Original topic: 转成分区表耗时很久
Previously, I checked the DDL progress when adding an index, and I remember that row_count represents the number of processed rows. I’m quite curious why the row_count reaches 300 million when partitioning a table with 4 million rows.
ALTER TABLE is very common 
348,715,609 rows of data, it should be a very large table, so it’s normal to be slow.
- There might be an issue with the statistics algorithm.
- There might be excessive MVCC.
- There might be changes affecting during the DDL execution process.
You can provide feedback in the feedback section.
Bug Report
Clearly and accurately describe the issue you have found.

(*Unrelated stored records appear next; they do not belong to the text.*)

## src/rtl/periph_sel_ctrl_pkg.sv

```systemverilog
// Shared definitions for the peripheral select controller: FSM encoding and default window/timeout.
package periph_sel_ctrl_pkg;

    localparam logic [31:0] PSC_BASE_ADDR = 32'h1A10_0000;
    localparam int unsigned PSC_TIMEOUT   = 16;
    localparam int unsigned PSC_WAIT_W    = 8;

    typedef enum logic [2:0] {
        ST_IDLE   = 3'd0,
        ST_SETUP  = 3'd1,
        ST_ACCESS = 3'd2,
        ST_RESP   = 3'd3,
        ST_DECERR = 3'd4
    } psc_state_t;

endpackage

```

## src/rtl/periph_sel_ctrl.sv

```systemverilog
// Bridges single core requests onto a two-phase peripheral bus with a 256-way select index,
// address decode error and bounded wait-state timeout.
module periph_sel_ctrl
    import periph_sel_ctrl_pkg::*;
#(
    parameter logic [31:0] BASE_ADDR = PSC_BASE_ADDR,
    parameter int unsigned TIMEOUT   = PSC_TIMEOUT
) (
    input  logic        clk_i,
    input  logic        rst_i,
    input  logic        req_i,
    input  logic [31:0] addr_i,
    input  logic        we_i,
    input  logic [31:0] wdata_i,
    output logic        gnt_o,
    output logic        rvalid_o,
    output logic [31:0] rdata_o,
    output logic        err_o,
    output logic [7:0]  psel_idx_o,
    output logic        psel_en_o,
    output logic        penable_o,
    output logic        pwrite_o,
    output logic [7:0]  paddr_o,
    output logic [31:0] pwdata_o,
    input  logic        pready_i,
    input  logic [31:0] prdata_i,
    input  logic        pslverr_i
);

    // Last wait count value that may still be spent in ACCESS.
    localparam logic [PSC_WAIT_W-1:0] WAIT_LAST = PSC_WAIT_W'(TIMEOUT - 1);

    psc_state_t            r_state;
    psc_state_t            w_state_nxt;
    logic [PSC_WAIT_W-1:0] r_wait;
    logic [PSC_WAIT_W-1:0] w_wait_nxt;
    logic [7:0]            r_psel_idx;
    logic [7:0]            r_paddr;
    logic                  r_pwrite;
    logic [31:0]           r_pwdata;
    logic                  r_psel_en;
    logic                  r_penable;
    logic                  r_rvalid;
    logic [31:0]           r_rdata;
    logic                  r_err;

    logic                  w_accept;
    logic                  w_in_range;
    logic                  w_psel_en_nxt;
    logic                  w_penable_nxt;
    logic                  w_rvalid_nxt;
    logic [31:0]           w_rdata_nxt;
    logic                  w_err_nxt;

    assign w_in_range = (addr_i[31:16] == BASE_ADDR[31:16]);

    // State register.
    always_ff @(posedge clk_i) begin
        if (rst_i) begin
            r_state <= ST_IDLE;
        end else begin
            r_state <= w_state_nxt;
        end
    end

    // Next-state, grant, and next values of the registered outputs.
    always_comb begin
        w_state_nxt   = r_state;
        w_wait_nxt    = r_wait;
        gnt_o         = 1'b0;
        w_accept      = 1'b0;
        w_psel_en_nxt = 1'b0;
        w_penable_nxt = 1'b0;
        w_rvalid_nxt  = 1'b0;
        w_rdata_nxt   = 32'h0;
        w_err_nxt     = 1'b0;

        case (r_state)
            ST_IDLE: begin
                gnt_o = req_i;
                if (req_i) begin
                    w_accept = 1'b1;
                    if (w_in_range) begin
                        w_state_nxt   = ST_SETUP;
                        w_wait_nxt    = '0;
                        w_psel_en_nxt = 1'b1;
                    end else begin
                        w_state_nxt  = ST_DECERR;
                        w_rvalid_nxt = 1'b1;
                        w_err_nxt    = 1'b1;
                    end
                end
            end
            ST_SETUP: begin
                w_state_nxt   = ST_ACCESS;
                w_psel_en_nxt = 1'b1;
                w_penable_nxt = 1'b1;
            end
            ST_ACCESS: begin
                if (pready_i) begin
                    // A ready slave wins over a timeout reached in the same cycle.
                    w_state_nxt  = ST_RESP;
                    w_rvalid_nxt = 1'b1;
                    w_rdata_nxt  = r_pwrite ? 32'h0 : prdata_i;
                    w_err_nxt    = pslverr_i;
                end else if (r_wait == WAIT_LAST) begin
                    w_state_nxt  = ST_RESP;
                    w_rvalid_nxt = 1'b1;
                    w_err_nxt    = 1'b1;
                end else begin
                    w_wait_nxt    = r_wait + PSC_WAIT_W'(1);
                    w_psel_en_nxt = 1'b1;
                    w_penable_nxt = 1'b1;
                end
            end
            ST_RESP:   w_state_nxt = ST_IDLE;
            ST_DECERR: w_state_nxt = ST_IDLE;
            default:   w_state_nxt = ST_IDLE;
        endcase
    end

    // Registered bus controls, response and wait counter.
    always_ff @(posedge clk_i) begin
        if (rst_i) begin
            r_wait    <= '0;
            r_psel_en <= 1'b0;
            r_penable <= 1'b0;
            r_rvalid  <= 1'b0;
            r_rdata   <= 32'h0;
            r_err     <= 1'b0;
        end else begin
            r_wait    <= w_wait_nxt;
            r_psel_en <= w_psel_en_nxt;
            r_penable <= w_penable_nxt;
            r_rvalid  <= w_rvalid_nxt;
            r_rdata   <= w_rdata_nxt;
            r_err     <= w_err_nxt;
        end
    end

    // Request fields, captured only at accept so they hold through the whole transfer.
    always_ff @(posedge clk_i) begin
        if (rst_i) begin
            r_psel_idx <= 8'h0;
            r_paddr    <= 8'h0;
            r_pwrite   <= 1'b0;
            r_pwdata   <= 32'h0;
        end else if (w_accept) begin
            r_psel_idx <= addr_i[15:8];
            r_paddr    <= addr_i[7:0];
            r_pwrite   <= we_i;
            r_pwdata   <= wdata_i;
        end
    end

    assign rvalid_o   = r_rvalid;
    assign rdata_o    = r_rdata;
    assign err_o      = r_err;
    assign psel_idx_o = r_psel_idx;
    assign psel_en_o  = r_psel_en;
    assign penable_o  = r_penable;
    assign pwrite_o   = r_pwrite;
    assign paddr_o    = r_paddr;
    assign pwdata_o   = r_pwdata;

endmodule

```
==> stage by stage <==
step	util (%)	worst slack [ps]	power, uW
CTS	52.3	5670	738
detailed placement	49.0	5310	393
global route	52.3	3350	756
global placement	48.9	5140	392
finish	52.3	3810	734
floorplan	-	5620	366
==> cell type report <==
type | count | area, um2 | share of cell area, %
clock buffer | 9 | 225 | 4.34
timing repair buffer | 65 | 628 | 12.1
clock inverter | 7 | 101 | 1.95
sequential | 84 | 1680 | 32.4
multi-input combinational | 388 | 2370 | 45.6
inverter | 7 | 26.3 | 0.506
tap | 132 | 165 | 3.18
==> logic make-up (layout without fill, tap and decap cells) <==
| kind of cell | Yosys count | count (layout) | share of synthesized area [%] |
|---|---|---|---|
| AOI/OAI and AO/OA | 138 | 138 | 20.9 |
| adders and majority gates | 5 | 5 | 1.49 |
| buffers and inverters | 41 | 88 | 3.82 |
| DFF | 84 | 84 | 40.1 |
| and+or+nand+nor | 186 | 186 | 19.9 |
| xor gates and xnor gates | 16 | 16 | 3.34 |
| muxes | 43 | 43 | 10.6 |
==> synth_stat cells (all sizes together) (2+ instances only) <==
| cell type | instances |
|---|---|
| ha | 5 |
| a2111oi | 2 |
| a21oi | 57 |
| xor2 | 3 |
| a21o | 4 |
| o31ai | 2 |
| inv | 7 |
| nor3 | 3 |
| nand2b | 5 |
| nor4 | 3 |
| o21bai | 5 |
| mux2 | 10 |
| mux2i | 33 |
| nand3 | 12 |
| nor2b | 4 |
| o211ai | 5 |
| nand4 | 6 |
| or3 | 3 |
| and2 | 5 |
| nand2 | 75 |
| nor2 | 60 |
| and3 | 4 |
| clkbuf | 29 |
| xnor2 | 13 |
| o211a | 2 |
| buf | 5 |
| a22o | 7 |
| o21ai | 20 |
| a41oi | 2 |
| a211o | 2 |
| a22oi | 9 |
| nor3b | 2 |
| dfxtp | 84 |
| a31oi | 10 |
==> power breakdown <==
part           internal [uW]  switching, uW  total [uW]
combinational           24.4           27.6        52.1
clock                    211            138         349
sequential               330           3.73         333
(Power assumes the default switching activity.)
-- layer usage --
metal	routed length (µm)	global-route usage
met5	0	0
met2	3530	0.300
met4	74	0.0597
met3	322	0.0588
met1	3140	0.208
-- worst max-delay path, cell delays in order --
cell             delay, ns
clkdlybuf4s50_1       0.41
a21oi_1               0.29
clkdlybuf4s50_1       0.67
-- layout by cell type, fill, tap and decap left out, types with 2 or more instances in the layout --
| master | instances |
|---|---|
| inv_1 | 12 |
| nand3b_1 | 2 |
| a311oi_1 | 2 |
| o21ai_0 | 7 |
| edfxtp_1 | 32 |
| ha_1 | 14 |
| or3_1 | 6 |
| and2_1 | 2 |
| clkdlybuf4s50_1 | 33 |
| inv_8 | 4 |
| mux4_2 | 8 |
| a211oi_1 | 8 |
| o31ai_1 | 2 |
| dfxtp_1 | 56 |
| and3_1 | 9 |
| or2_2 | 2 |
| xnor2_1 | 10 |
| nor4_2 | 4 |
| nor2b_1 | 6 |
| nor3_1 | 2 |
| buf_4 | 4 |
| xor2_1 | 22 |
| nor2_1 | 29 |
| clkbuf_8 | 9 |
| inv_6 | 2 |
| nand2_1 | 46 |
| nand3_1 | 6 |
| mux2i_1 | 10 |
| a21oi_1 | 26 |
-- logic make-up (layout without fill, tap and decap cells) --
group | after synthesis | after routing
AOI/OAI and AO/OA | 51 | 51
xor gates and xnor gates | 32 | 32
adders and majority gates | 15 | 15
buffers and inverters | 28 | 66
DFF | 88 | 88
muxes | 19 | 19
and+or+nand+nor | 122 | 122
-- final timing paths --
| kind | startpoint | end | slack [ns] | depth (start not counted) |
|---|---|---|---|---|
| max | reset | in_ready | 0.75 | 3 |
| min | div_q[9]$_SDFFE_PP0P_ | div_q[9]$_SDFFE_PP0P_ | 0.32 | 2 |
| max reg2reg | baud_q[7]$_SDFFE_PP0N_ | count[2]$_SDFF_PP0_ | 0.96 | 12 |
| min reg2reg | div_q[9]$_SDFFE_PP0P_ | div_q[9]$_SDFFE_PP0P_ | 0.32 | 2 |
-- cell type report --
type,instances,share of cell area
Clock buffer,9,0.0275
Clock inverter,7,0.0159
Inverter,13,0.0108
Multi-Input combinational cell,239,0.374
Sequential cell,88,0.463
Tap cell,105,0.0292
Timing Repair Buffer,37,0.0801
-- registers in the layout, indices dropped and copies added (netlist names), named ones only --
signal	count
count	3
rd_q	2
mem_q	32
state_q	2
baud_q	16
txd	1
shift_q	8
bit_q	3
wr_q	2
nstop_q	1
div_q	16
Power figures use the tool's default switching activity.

Providing any steps to reproduce the issue can help the development team address the problem promptly.
[TiDB Version]
[Impact of the Bug]
[Possible Steps to Reproduce the Issue]
[Observed Unexpected Behavior]
[Expected Behavior]
[Related Components and Specific Versions]
[Other Background Information or Screenshots]
Such as cluster topology, system and kernel version, application app information, etc. If the issue is related to SQL, please provide the SQL statements and related table schema information. If there are critical errors in the node logs, please provide the relevant node log content or files. If some business-sensitive information is inconvenient to provide, please leave your contact information, and we will communicate with you privately.
Please provide feedback in this manner~
How long is the GC setting? Will it be related to the old version of the data?
Is it because the statistics are inaccurate or there are too many historical versions?
Is the number of keys in the KV database the same as the number of keys in this table view?
It doesn’t seem to be related to statistics. Even for an empty table, it takes a bit long. However, copying a partitioned table is very fast, which is quite amazing.
What is this warning? show warnings;
From my observation, it’s not bad on my side. Not sure why it’s so slow for you. 48 seconds is quite long. I’m using version v7.5.1. Is there anything that can be optimized for TiDB skew? I’ll check with the development team to see if there’s anything they can look into. 
It feels like a historical version issue. Check how long the GC time is set.
The version is 7.5.1, gc 24h.
To convert this into a partition table, several tasks need to be done: splitting regions (one region per partition), moving data, and adding indexes. If the data volume is large, it will take longer. There might be other operations as well.
Your SQL needs to partition more than 100 times at once, so it is expected to be slow.
We’ll look into whether there is room for optimization later.
Moreover, in terms of MySQL, it is also linear, just a bit faster.
GC 24H is a bit exaggerated, isn’t it? If table changes are frequent, how many MVCC versions would there be?
The table structure has remained unchanged for years. The reason for partitioning this time is that one table has become too large, occupying one-third of the cluster’s storage. Moreover, we only need data from the past six months at most. The script for scheduled cleanup has also impacted the cluster’s performance. Since the new version supports converting to partitioned tables, we are considering partitioning first and then cleaning up directly by partition in the future.
24 hours is not long; I’ve seen ones as long as 72 hours on the forum.